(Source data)
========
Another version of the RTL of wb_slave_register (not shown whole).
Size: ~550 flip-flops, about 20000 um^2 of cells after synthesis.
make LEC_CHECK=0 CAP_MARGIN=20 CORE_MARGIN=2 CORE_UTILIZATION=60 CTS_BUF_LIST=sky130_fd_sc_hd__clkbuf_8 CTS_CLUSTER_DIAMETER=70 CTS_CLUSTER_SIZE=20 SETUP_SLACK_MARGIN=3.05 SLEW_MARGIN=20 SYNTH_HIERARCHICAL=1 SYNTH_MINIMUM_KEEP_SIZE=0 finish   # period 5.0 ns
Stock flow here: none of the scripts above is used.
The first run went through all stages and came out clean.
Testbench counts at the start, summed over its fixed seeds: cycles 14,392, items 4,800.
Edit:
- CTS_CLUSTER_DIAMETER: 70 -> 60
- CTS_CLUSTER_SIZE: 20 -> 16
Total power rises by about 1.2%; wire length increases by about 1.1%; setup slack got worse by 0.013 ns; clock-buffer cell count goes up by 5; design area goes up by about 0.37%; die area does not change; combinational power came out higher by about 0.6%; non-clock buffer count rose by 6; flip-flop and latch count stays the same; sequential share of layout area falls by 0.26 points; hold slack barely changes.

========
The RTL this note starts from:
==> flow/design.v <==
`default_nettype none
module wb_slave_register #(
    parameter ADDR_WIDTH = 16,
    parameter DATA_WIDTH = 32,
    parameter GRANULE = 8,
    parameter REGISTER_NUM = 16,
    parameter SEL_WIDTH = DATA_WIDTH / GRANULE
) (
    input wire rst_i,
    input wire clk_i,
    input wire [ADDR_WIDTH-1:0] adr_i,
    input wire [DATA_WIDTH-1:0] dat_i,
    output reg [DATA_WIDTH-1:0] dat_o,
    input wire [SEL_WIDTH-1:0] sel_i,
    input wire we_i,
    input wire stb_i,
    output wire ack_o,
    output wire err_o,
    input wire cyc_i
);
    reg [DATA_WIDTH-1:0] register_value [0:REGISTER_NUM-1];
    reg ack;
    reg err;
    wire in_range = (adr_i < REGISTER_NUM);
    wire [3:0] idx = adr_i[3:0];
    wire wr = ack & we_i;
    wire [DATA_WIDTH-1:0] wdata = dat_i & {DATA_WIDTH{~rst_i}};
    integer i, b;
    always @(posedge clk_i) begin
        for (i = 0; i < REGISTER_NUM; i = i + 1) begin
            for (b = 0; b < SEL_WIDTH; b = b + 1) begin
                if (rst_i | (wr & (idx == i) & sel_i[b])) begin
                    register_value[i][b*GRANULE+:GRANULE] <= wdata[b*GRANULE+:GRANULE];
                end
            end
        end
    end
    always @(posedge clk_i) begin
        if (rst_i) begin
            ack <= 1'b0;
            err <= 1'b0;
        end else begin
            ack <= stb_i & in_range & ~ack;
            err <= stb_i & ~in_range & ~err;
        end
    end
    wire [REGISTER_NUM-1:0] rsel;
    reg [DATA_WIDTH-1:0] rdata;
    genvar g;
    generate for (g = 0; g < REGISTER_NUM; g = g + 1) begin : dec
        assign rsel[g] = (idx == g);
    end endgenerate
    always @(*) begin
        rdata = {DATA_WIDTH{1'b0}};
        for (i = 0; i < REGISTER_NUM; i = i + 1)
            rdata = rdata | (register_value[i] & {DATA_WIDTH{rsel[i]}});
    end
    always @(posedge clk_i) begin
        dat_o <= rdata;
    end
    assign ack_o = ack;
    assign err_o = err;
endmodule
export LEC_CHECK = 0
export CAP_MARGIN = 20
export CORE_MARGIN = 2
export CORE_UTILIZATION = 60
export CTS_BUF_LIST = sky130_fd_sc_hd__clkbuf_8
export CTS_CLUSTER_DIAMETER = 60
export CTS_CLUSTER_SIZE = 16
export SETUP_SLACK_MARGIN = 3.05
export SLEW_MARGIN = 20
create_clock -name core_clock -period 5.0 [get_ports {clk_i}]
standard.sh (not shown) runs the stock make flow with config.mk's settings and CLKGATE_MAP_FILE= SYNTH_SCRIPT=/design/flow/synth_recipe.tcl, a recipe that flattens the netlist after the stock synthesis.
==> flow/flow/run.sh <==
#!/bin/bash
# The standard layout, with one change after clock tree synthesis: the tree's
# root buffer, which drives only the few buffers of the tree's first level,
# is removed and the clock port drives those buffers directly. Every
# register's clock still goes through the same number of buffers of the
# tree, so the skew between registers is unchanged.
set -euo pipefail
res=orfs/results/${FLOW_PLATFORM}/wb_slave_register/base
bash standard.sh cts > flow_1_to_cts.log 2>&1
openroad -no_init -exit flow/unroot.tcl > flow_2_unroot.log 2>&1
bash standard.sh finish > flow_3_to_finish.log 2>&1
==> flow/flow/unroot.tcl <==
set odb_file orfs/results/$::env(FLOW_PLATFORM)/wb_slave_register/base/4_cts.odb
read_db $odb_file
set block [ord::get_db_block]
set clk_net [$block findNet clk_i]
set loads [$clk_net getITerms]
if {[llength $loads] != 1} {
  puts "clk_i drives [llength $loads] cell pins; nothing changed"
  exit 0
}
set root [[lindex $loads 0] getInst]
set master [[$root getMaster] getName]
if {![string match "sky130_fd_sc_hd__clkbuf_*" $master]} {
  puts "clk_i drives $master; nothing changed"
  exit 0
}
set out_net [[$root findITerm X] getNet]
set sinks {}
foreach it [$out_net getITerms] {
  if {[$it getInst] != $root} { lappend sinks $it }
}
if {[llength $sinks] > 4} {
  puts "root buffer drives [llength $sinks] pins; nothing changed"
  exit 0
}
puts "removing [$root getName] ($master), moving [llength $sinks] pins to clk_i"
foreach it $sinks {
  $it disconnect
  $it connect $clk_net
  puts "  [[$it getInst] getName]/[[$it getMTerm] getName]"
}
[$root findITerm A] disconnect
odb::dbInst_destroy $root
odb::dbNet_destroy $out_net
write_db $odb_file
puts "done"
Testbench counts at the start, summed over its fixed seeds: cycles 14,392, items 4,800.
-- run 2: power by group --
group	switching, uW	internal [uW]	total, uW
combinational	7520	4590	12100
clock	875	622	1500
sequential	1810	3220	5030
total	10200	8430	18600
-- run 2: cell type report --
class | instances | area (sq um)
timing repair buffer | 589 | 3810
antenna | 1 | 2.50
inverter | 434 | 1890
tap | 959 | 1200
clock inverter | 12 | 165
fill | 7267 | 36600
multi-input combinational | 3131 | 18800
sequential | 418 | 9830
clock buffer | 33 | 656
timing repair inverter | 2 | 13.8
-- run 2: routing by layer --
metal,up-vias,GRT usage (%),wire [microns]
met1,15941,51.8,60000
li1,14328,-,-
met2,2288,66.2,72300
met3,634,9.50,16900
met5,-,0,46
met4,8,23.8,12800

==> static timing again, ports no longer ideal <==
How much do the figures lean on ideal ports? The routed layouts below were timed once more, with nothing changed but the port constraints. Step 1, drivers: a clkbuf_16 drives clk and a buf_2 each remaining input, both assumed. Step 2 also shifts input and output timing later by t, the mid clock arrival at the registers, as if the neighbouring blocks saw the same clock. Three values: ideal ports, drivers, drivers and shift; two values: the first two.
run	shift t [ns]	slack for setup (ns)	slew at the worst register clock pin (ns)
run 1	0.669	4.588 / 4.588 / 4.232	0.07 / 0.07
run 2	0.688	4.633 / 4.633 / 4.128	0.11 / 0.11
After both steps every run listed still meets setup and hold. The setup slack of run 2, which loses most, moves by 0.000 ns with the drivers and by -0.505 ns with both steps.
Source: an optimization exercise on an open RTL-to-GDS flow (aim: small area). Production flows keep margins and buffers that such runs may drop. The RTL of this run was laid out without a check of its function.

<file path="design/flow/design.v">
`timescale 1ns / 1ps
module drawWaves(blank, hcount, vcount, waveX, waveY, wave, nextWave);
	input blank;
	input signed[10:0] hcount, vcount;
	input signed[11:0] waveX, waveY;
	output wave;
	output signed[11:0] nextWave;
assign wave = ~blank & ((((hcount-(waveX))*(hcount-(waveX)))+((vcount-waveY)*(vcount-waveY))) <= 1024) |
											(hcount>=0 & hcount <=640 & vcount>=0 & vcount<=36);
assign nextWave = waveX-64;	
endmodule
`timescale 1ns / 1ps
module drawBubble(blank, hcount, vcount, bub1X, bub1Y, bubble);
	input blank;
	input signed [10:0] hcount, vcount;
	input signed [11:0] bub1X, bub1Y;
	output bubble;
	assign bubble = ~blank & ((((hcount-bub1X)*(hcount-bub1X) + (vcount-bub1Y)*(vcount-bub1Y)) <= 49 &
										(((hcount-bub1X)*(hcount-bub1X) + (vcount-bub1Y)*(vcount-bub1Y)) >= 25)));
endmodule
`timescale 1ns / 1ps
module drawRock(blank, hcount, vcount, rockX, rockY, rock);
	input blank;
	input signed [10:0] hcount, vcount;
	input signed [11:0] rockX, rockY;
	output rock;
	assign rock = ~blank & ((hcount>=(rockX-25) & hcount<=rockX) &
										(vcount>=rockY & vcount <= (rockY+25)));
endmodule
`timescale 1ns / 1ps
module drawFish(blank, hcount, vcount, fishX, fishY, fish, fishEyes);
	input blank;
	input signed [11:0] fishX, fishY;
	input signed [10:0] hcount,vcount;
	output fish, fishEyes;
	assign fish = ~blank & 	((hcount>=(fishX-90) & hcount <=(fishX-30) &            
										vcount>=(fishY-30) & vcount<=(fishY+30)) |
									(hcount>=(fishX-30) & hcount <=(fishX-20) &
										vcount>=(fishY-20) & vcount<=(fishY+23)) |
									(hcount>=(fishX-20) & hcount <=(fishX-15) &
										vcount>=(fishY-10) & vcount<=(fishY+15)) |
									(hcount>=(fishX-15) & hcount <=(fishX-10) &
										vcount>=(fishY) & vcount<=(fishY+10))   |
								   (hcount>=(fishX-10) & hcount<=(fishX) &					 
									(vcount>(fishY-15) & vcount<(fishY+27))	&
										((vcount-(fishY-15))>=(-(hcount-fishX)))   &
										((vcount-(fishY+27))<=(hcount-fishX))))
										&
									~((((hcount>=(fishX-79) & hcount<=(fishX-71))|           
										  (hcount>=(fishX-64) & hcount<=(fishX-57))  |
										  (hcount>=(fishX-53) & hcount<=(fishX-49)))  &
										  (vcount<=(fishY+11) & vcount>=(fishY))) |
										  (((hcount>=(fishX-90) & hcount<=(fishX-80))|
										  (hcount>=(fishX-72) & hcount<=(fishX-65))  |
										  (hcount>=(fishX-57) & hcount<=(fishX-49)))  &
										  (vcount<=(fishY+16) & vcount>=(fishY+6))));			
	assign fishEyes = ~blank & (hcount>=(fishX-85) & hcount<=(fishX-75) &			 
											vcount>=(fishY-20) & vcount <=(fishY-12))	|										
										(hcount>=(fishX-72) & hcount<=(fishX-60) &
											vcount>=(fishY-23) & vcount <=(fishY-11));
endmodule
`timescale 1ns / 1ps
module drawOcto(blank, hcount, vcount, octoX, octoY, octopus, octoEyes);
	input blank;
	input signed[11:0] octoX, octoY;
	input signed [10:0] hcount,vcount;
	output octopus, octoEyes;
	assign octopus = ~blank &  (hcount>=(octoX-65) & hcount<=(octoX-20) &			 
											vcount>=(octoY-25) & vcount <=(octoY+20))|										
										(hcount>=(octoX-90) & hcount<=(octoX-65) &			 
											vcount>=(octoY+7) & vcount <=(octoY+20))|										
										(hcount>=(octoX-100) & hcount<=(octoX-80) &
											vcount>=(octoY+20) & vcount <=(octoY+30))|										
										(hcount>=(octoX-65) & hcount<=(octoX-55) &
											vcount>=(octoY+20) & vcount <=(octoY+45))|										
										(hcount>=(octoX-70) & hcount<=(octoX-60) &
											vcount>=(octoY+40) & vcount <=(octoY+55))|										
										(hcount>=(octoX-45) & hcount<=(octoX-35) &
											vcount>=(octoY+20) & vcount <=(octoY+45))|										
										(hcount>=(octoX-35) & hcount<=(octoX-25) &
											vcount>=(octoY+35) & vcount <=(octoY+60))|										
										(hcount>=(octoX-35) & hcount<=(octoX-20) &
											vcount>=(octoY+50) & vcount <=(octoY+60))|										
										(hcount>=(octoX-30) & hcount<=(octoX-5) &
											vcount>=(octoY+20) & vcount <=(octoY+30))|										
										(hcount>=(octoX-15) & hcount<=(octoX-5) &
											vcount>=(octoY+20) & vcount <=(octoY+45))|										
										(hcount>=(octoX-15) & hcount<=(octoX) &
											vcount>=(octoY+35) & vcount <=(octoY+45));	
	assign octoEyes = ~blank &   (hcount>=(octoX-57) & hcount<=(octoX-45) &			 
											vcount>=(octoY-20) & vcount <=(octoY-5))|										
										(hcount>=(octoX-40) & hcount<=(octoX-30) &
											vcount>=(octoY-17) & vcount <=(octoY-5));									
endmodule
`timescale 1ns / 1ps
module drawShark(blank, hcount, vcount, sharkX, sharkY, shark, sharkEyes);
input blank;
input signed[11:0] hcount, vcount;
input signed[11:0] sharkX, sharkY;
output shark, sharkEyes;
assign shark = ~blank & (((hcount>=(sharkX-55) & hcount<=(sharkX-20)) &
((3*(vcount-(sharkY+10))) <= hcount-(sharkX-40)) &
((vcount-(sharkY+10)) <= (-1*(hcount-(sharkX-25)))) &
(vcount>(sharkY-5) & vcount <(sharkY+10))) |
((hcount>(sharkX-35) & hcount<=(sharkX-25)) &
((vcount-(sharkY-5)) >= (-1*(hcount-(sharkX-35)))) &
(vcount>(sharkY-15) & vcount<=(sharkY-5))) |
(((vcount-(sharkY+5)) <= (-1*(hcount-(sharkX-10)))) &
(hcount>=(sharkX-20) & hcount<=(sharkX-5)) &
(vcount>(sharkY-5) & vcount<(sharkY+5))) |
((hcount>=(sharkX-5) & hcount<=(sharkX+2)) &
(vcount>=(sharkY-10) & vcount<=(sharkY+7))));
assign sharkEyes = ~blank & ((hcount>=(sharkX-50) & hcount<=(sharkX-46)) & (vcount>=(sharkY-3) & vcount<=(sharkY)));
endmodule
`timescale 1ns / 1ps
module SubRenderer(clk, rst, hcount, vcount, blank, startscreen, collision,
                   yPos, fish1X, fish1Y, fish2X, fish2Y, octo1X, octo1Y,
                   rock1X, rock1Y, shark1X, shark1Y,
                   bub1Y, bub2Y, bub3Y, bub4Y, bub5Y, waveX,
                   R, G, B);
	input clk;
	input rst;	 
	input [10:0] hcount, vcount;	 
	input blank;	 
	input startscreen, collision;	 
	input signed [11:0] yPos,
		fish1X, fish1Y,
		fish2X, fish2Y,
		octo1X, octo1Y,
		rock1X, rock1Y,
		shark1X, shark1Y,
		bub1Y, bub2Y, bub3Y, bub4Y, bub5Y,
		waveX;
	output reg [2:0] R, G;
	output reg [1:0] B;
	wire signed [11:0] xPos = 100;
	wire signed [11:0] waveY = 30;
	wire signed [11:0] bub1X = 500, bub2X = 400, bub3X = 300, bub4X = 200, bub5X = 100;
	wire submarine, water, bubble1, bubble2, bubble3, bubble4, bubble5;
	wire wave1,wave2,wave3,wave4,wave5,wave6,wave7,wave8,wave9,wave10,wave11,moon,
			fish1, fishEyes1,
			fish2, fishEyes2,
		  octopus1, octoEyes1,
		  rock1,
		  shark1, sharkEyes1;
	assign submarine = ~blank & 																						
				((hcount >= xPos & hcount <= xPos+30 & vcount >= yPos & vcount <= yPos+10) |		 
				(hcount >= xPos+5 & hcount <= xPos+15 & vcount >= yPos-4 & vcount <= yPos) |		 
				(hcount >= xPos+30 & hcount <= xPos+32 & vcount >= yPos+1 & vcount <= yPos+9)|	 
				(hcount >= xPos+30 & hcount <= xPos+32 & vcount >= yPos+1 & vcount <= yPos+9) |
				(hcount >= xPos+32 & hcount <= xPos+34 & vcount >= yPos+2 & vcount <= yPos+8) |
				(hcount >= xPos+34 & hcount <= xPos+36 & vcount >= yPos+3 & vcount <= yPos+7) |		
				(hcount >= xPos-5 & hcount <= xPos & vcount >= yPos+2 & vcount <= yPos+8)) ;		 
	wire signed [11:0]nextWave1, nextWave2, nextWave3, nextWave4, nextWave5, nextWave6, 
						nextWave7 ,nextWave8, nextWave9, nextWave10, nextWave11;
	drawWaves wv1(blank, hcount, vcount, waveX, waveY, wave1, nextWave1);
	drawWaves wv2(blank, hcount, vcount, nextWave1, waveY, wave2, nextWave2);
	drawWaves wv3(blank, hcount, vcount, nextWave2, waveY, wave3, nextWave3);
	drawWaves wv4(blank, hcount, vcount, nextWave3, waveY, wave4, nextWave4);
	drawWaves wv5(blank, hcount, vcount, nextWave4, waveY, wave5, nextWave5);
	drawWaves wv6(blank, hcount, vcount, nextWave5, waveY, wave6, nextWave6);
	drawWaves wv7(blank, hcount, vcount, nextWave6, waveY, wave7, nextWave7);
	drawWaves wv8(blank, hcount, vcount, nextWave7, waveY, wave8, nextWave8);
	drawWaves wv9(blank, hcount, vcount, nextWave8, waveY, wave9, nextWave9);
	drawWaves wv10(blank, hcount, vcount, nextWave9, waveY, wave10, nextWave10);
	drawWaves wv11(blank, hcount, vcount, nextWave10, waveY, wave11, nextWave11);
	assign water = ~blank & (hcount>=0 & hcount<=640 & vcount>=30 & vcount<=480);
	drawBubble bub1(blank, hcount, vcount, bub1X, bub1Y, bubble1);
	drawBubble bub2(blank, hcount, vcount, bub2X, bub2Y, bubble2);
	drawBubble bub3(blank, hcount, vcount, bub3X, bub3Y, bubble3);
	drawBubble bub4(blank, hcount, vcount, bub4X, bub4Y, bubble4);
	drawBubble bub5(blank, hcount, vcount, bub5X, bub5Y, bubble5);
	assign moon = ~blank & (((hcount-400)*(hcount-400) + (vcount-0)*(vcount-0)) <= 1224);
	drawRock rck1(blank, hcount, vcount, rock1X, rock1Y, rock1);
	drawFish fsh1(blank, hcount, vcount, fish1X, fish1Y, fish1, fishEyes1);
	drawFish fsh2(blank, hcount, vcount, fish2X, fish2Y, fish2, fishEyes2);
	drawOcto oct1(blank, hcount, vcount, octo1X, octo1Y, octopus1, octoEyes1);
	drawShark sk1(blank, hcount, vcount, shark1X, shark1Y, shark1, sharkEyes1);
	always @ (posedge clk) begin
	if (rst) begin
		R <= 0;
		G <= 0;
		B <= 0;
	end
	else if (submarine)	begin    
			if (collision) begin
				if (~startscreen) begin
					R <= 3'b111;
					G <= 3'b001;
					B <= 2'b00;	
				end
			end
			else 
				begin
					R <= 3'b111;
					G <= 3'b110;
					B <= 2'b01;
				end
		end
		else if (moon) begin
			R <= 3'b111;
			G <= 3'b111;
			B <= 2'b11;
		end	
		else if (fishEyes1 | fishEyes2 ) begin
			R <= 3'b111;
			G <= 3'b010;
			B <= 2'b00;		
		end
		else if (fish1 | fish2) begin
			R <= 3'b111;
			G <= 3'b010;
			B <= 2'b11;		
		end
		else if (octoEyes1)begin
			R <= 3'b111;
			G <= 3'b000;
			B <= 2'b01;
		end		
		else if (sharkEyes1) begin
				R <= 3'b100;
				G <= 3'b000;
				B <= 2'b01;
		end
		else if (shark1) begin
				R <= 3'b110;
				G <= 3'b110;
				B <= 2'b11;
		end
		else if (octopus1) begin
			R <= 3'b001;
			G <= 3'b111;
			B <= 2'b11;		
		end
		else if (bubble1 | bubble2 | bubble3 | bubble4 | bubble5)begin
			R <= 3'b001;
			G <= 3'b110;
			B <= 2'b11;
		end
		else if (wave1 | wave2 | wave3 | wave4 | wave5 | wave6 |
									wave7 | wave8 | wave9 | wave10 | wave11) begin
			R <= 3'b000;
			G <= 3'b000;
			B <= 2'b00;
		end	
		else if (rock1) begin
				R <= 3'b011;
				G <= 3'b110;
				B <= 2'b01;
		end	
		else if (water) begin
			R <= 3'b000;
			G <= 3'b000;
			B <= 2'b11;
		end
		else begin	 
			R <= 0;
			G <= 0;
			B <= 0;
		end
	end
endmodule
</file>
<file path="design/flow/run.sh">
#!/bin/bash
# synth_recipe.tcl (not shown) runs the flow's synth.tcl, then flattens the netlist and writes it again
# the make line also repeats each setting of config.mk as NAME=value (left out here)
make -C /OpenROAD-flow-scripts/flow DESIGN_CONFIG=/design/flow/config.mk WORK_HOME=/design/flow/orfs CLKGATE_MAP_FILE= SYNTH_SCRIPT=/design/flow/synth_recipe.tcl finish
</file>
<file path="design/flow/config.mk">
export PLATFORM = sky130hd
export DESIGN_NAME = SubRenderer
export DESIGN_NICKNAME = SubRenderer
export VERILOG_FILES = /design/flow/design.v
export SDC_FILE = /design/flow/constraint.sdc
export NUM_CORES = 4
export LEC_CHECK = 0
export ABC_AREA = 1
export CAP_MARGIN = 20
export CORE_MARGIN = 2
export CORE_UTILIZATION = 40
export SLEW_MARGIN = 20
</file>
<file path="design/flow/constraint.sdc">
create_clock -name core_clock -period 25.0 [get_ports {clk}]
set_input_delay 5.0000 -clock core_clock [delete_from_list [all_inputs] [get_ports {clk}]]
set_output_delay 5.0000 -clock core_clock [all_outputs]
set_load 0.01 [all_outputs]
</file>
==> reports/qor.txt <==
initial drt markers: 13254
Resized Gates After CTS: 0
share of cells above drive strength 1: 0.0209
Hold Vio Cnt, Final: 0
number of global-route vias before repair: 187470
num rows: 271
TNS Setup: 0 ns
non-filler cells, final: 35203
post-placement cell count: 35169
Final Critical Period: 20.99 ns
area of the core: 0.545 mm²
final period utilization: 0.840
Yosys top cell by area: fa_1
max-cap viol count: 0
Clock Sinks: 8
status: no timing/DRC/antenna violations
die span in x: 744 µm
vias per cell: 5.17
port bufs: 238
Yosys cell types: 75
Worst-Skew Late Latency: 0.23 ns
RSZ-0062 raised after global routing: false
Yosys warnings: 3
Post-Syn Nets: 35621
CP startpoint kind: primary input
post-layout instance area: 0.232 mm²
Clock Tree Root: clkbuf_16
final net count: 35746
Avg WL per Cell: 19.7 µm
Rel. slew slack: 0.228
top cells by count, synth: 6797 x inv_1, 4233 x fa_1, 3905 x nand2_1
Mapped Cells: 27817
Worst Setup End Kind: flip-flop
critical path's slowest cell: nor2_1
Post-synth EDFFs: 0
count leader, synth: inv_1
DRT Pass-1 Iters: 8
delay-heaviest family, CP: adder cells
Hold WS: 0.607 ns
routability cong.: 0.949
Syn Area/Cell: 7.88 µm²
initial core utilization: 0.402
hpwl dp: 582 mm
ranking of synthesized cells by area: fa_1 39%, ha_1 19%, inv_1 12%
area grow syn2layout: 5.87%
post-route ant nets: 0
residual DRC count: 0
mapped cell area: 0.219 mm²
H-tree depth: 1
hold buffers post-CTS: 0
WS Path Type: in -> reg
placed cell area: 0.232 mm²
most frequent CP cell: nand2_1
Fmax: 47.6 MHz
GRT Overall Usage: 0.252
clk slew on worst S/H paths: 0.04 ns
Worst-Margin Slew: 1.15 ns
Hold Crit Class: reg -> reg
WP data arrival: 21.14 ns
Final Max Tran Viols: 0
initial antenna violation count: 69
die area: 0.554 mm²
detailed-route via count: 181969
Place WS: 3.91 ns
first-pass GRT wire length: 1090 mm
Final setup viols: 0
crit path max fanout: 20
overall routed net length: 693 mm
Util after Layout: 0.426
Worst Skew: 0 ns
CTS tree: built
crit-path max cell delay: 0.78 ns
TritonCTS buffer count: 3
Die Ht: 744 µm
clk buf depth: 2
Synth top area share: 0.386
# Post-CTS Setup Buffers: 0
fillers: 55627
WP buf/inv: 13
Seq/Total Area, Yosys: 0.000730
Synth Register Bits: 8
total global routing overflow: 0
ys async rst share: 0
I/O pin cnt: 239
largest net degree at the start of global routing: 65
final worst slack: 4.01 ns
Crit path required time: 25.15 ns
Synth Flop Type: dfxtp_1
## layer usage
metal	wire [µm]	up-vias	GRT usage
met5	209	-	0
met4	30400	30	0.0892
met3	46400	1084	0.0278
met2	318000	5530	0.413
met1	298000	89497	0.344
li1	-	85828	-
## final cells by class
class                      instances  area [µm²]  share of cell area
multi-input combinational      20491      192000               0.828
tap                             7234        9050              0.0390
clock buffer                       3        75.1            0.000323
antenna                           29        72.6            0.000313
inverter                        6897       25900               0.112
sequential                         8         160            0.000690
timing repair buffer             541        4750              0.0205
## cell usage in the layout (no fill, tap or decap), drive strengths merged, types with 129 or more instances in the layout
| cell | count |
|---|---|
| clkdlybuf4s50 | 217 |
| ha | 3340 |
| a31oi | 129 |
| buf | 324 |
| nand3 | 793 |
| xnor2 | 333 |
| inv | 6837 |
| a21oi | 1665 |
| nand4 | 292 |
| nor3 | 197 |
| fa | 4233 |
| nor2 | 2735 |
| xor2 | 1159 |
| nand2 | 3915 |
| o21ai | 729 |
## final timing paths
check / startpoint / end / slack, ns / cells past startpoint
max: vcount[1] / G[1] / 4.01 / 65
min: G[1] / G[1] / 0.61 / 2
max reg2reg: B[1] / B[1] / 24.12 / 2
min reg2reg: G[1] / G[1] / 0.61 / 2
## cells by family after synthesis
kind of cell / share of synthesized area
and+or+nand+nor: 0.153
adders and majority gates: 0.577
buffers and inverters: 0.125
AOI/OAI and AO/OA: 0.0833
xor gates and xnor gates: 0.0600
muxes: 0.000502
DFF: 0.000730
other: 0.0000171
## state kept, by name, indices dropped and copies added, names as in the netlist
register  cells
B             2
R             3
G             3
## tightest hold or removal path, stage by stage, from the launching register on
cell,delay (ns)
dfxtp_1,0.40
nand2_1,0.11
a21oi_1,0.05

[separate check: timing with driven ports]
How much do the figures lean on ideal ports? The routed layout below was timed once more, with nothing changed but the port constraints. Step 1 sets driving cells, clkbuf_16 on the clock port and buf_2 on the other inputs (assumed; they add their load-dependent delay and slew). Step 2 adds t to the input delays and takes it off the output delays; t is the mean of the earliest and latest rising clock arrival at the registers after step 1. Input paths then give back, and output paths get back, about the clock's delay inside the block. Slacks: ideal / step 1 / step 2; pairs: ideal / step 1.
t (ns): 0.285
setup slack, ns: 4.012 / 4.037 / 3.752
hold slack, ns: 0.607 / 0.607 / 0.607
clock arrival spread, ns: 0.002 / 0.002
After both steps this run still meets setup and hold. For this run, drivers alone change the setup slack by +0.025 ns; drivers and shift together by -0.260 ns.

Work instruction
Could you restate word for word the lines above from the one containing "class | instances | area (sq um)" through the one containing "clock buffer | 33 | 656", both included, and nothing else?

Exercise output
class | instances | area (sq um)
timing repair buffer | 589 | 3810
antenna | 1 | 2.50
inverter | 434 | 1890
tap | 959 | 1200
clock inverter | 12 | 165
fill | 7267 | 36600
multi-input combinational | 3131 | 18800
sequential | 418 | 9830
clock buffer | 33 | 656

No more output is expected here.